Since February 2020, the number of weekly meetings rose 153% for the average Microsoft Teams user, and weekly time spent in meetings rose 252%. (Microsoft WTI, Great Expectations, as of 2022-03-16.) That is pure input inflation. If your output is flat and your meeting hours doubled, your productivity got cut in half, and no output dashboard will tell you, because the cost lives on the input side you never measured.

So measure it. Pull a month of calendars, total the recurring meeting hours per team, and ask the only question that matters: what did all those meetings produce? You usually cannot answer, because meetings evaporate. Decisions live in someone's memory, action items in someone's notebook, and a third of attendees were not listening.

This is the honest place a tool earns its mention. An AI notetaker for Google Meet like Scribbl records, transcribes, and summarizes your meetings and pulls out the action items automatically, with no bot joining the call (it runs from the browser, so there is no surveillance robot sitting in the room). That gives you a denominator: a searchable record of meeting time and a record of what each meeting decided and assigned. Now "we spend 14 hours a week in status meetings" becomes a number you can put against the decisions those meetings actually produced, and trim from there.

Reclaiming input time is more reliable than squeezing output. You can ask a team to ship more (and risk Goodhart) or you can give them back five hours a week, which improves the ratio without anyone gaming a thing. The cheapest productivity win on the board is usually an honest audit of meeting and admin time, tracked the same way in action item tracking.

How to build your measurement system in 5 steps

  1. 1

    Pick 3 to 5 metrics across at least 3 dimensions

    One outcome, one flow signal, one satisfaction signal at minimum (the SPACE rule). No single 'productivity score.'

  2. 2

    Measure at the team or system level

    Aggregate the team, never rank individuals. Leaderboards drive gaming and surveillance and break trust.

  3. 3

    Instrument with tools you already have

    Project tool for cycle time and on-time delivery, finance system for realization, calendar plus a notetaker for meeting load. Data should be a byproduct of work, not new work.

  4. 4

    Set a review cadence

    Monthly for flow and outcomes, quarterly for satisfaction trends. Measuring once and walking away is how numbers start to mislead.

  5. 5

    Pair every number with a qualitative signal

    On-time rate dipped: ask why in the retro. A metric without context is a rumor with a decimal point.

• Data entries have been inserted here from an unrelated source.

**src/rmu_ram.sv**
```systemverilog
// generic single-write, single-read ram with registered read data
module rmu_ram #(
  parameter int  WIDTH = 8,
  parameter int  DEPTH = 16,
  localparam int AW    = (DEPTH > 1) ? $clog2(DEPTH) : 1
) (
  input  logic             clk,
  input  logic             we,
  input  logic [AW-1:0]    waddr,
  input  logic [WIDTH-1:0] wdata,
  input  logic [AW-1:0]    raddr,
  output logic [WIDTH-1:0] rdata
);

  logic [WIDTH-1:0] mem [DEPTH];

  always_ff @(posedge clk) begin
    if (we) begin
      mem[waddr] <= wdata;
    end
    rdata <= mem[raddr];
  end

endmodule

```
**config.mk**
```make
export PLATFORM = sky130hd
export DESIGN_NAME = rmu_ram
export DESIGN_NICKNAME = d
export VERILOG_FILES = /design/src/rmu_ram.sv
export SDC_FILE = /design/constraint.sdc
export NUM_CORES = 1
export LEC_CHECK = 0
export ABC_AREA = 1
export BUFFER_PORTS_ARGS = -buffer_cell sky130_fd_sc_hd__buf_2
export CORE_MARGIN = 10
export CORE_UTILIZATION = 39
export DETAILED_ROUTE_END_ITERATION = 10
export HOLD_SLACK_MARGIN = 0.1
export PLACE_DENSITY = 0.64
export RECOVER_POWER = 100
export SETUP_SLACK_MARGIN = 0.3
export SYNTH_ARGS = -nofsm -noshare
export SYNTH_HDL_FRONTEND = slang
export SYNTH_SLANG_ARGS = --single-unit
export TNS_END_PERCENT = 10
```
**constraint.sdc**
```tcl
create_clock -name clk -period 2.2 [get_ports clk]
set_input_delay 0.22 -clock clk [delete_from_list [all_inputs] [get_ports clk]]
set_output_delay 0.22 -clock clk [all_outputs]
set_load 0.01 [all_outputs]
```
==> metrics <==
Mean Syn Cell Area=10.5 um2; CTS sink count=136; Setup Buffers After CTS=0; CP Launch Type=input port; fill count=1411; most frequent cells in the layout=nand2_1 (173), edfxtp_1 (128), inv_1 (100); Final ANT Viol Nets=0; top cell family by delay on the critical path=buffers and inverters; CTS Root Cell=clkbuf_16; Pleak=2.73 nW; core region area=about 0.015 mm2; # rows=44; critical path class=input port to flip-flop; CP Max Fanout=64; H-Tree Depth=4; critical path's largest stage delay=530 ps; Worst Hold Class=input port to flip-flop; I/O Buffers=25; Die H=142 um; vias per cell=just under 5; Critical Path Most Common Cell=nand3_1; sum of buffers and inverters on the critical path=2; Netlist Area Pre-Place=0.00577 mm2; Slew HR=31.0%; clock slew at reported path FFs=around 50 ps; clk_skew=3.94 ps; crit path DAT=1520 ps; fraction of layout instances using a drive strength above 1=5.37%; Pwr Total=5.62 mW; DIE AREA=0.0201 mm2; crit-path cells=clkbuf_1 > buf_4 > nand2_1 > nand3_1 > nand3_1 > nand3_1 > nand2_1; number of global-route vias before repair=3828; leading cell type in the layout, fill and taps excluded=nand2_1; unrepaired setup endpoints after global routing=no; DP HPWL=8390 um; die width=142 um; Final period util=55.3%; yosys warns=0; worst path required time=between 2000 and 3000 ps; I/O pins=26; final WL=between 10000 and 15000 um; Yosys cell types=12; hold_buf cts=0; Final min period=1220 ps; synthesis-to-layout area growth=12.4%; routability cong.=0.855; Least-Margin Pin Slew=1040 ps; starting density of the core=39.7%; 1st-pass router iterations=5; maxcap violations=0; wire per inst=between 15 and 20 um; Fmax=between 800 and 900 MHz; antenna diode count=0; Syn Inst Count=551; iteration-0 DRC count of the detailed router=363; Seq cells post-synth=136; Layout Nets=approximately 600; Slowest cell on crit path=buf_4; global-route wire length before repair=21000 um; final hold viol count=0; Cell Pwr Density=868 mW/mm2; Crit. End Element=flip-flop; TritonCTS buffer count=17; Syn Nets=~570; DRC Markers=0; share of the synthesized area in the top cell type=between 60% and 70%; sequential area share after synthesis=a little under 70%; pin count of the biggest net entering global routing=65; synth top area cells=edfxtp_1 (67%), nand2_1 (11%), nand3_1 (8.4%); max-slew violation count=0; GR Overflow Total=0; outcome=complete, no violations; overall routing resource usage=a little over an eighth; initial antenna violation count=0; TritonCTS clock tree=built; largest area contributor in the netlist=edfxtp_1; maximum VDD drop=0.648 mV; final setup vio count=0; Clock Latency Late Sink=about 420 ps; Max Root-Sink Buffers=2; DR vias=3784; setup TNS=0 ps; CTS resizes=0
[final timing paths]
path | from | endpoint | slack, ps | cells past startpoint
max reg2reg | mem[13][3] | rdata[3] | 1170 | 6
max | raddr[0] | rdata[3] | 980 | 7
min | raddr[3] | rdata[2] | 160 | 3
min reg2reg | mem[14][4] | rdata[4] | 660 | 6
[layout make-up]
type / count / area, um2 / area share [%]
clock buffers: 25 / 455 / 7.03
clock inverters: 7 / 28.8 / 0.444
inverters: 102 / 383 / 5.91
multi-input cells: 289 / 1210 / 18.7
flip-flops and latches: 136 / 4000 / 61.8
well taps: 184 / 230 / 3.55
repair buffers: 37 / 165 / 2.55
[cell usage after synthesis, drive strengths merged]
master and count:
nand3b 2, edfxtp 128, inv 102, nand3 97, dfxtp 8, buf 24
nor2 17, nand2 173
[worst register-to-register path, delay by kind of cell (launching register included)]
| kind | cells | cell delay, ps |
|---|---|---|
| flip-flops | 1 | 350 |
| buffers and inverters | 1 | 60 |
| AND/OR/NAND/NOR | 5 | 510 |
[report_power, final]
group | total (mW) | switching (mW) | internal, mW | leakage [nW]
logic | 0.339 | 0.251 | 0.0876 | 1.27
registers | 2.93 | 0.0244 | 2.90 | 1.22
clock network | 2.36 | 0.946 | 1.41 | 0.235
[flip-flops by register name (all words and copies together) (netlist names)]
| signal | flops |
|---|---|
| mem | 128 |
| rdata | 8 |
[stage by stage]
stage,hold WS [ps],setup slack (ps),cells,util (%),area [um2]
after CTS,140,996,780,44.9,6530
after global placement,600,625,748,41.6,6050
final,156,984,780,44.6,6480
after floorplan,319,1030,551,-,5770
after global routing,170,867,780,44.6,6480
after detailed placement,583,609,748,41.6,6050
[metal layers]
| metal | track usage (%) | vias to the layer above | wire length (um) |
|---|---|---|---|
| li1 | - | 1837 | - |
| met1 | 17.9 | 1807 | 5960 |
| met2 | 21.4 | 122 | 6280 |
| met3 | 3.10 | 18 | 768 |
| met4 | 5.97 | 0 | 227 |
| met5 | 0 | - | 0 |
[kinds of logic (layout without fill, tap and decap cells)]
group	count (synthesis)	after routing	synth area share [%]
flip-flops	136	136	69.4
buffers and inverters	126	171	9.52
AND/OR/NAND/NOR	289	289	21.0
(Power assumes the default switching activity.)
--- src/rtl/blf_pkg.sv ---
package blf_pkg;

    // field widths
    localparam int RAW_W    = 12;
    localparam int SAMPLE_W = 13;
    localparam int LEVEL_W  = 3;
    localparam int CAL_W    = 11;
    localparam int OFS_W    = 8;
    localparam int CFG_W    = 13;

    // largest corrected sample, also the fixed threshold of unused levels
    localparam logic [SAMPLE_W-1:0] SAMPLE_MAX = 13'd8191;

    // number of threshold slots that the level compare can use
    localparam int LEVEL_MAX = 8;
    localparam int LEVEL_CFG = 4;

    // empty counter limits
    localparam logic [2:0] EMPTY_SAT  = 3'd5;
    localparam logic [2:0] EMPTY_FLAG = 3'd4;

    // register reset values
    localparam logic signed [CAL_W-1:0] CAL_RESET    = 11'sd0;
    localparam logic [OFS_W-1:0]        CHARGE_RESET = 8'd100;
    localparam logic [OFS_W-1:0]        LENS_RESET   = 8'd95;
    localparam logic [SAMPLE_W-1:0]     THR_RESET [LEVEL_CFG] =
        '{13'd2643, 13'd2762, 13'd2799, 13'd2830};

    // configuration register indexes
    typedef enum logic [2:0] {
        REG_CAL_OFFSET      = 3'd0,
        REG_CHARGE_OFFSET   = 3'd1,
        REG_LENS_OFFSET     = 3'd2,
        REG_THRESHOLD_ONE   = 3'd3,
        REG_THRESHOLD_TWO   = 3'd4,
        REG_THRESHOLD_THREE = 3'd5,
        REG_THRESHOLD_FOUR  = 3'd6
    } blf_reg_e;

    // one raw sample request
    typedef struct packed {
        logic [RAW_W-1:0] raw_sample;
        logic             charging;
        logic             lens_moving;
    } blf_in_t;

    // one filtered result
    typedef struct packed {
        logic [SAMPLE_W-1:0] corrected_sample;
        logic [SAMPLE_W-1:0] window_average;
        logic [LEVEL_W-1:0]  reported_level;
        logic                empty_res;
    } blf_out_t;

endpackage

Build a measurement system that survives Goodhart Start small. Three or four metrics beat a twenty-tile dashboard nobody trusts.

A few guardrails as you roll this out. Announce the metrics to the team and explain why each one exists; a metric people understand is a metric they will not fight. Keep the dashboard small enough to read in thirty seconds. And when a number moves, treat it as a question to investigate, not a verdict to deliver. The teams that get this right talk about the metrics in their existing rituals (see meeting management best practices) rather than building a new surveillance ceremony around them.

If you run a billable shop, the same system maps cleanly onto client work; the agencies guide and Scribbl for teams cover how the meeting record feeds project margins and client recaps.

Frequently asked questions

How do I measure productivity for creative or knowledge roles?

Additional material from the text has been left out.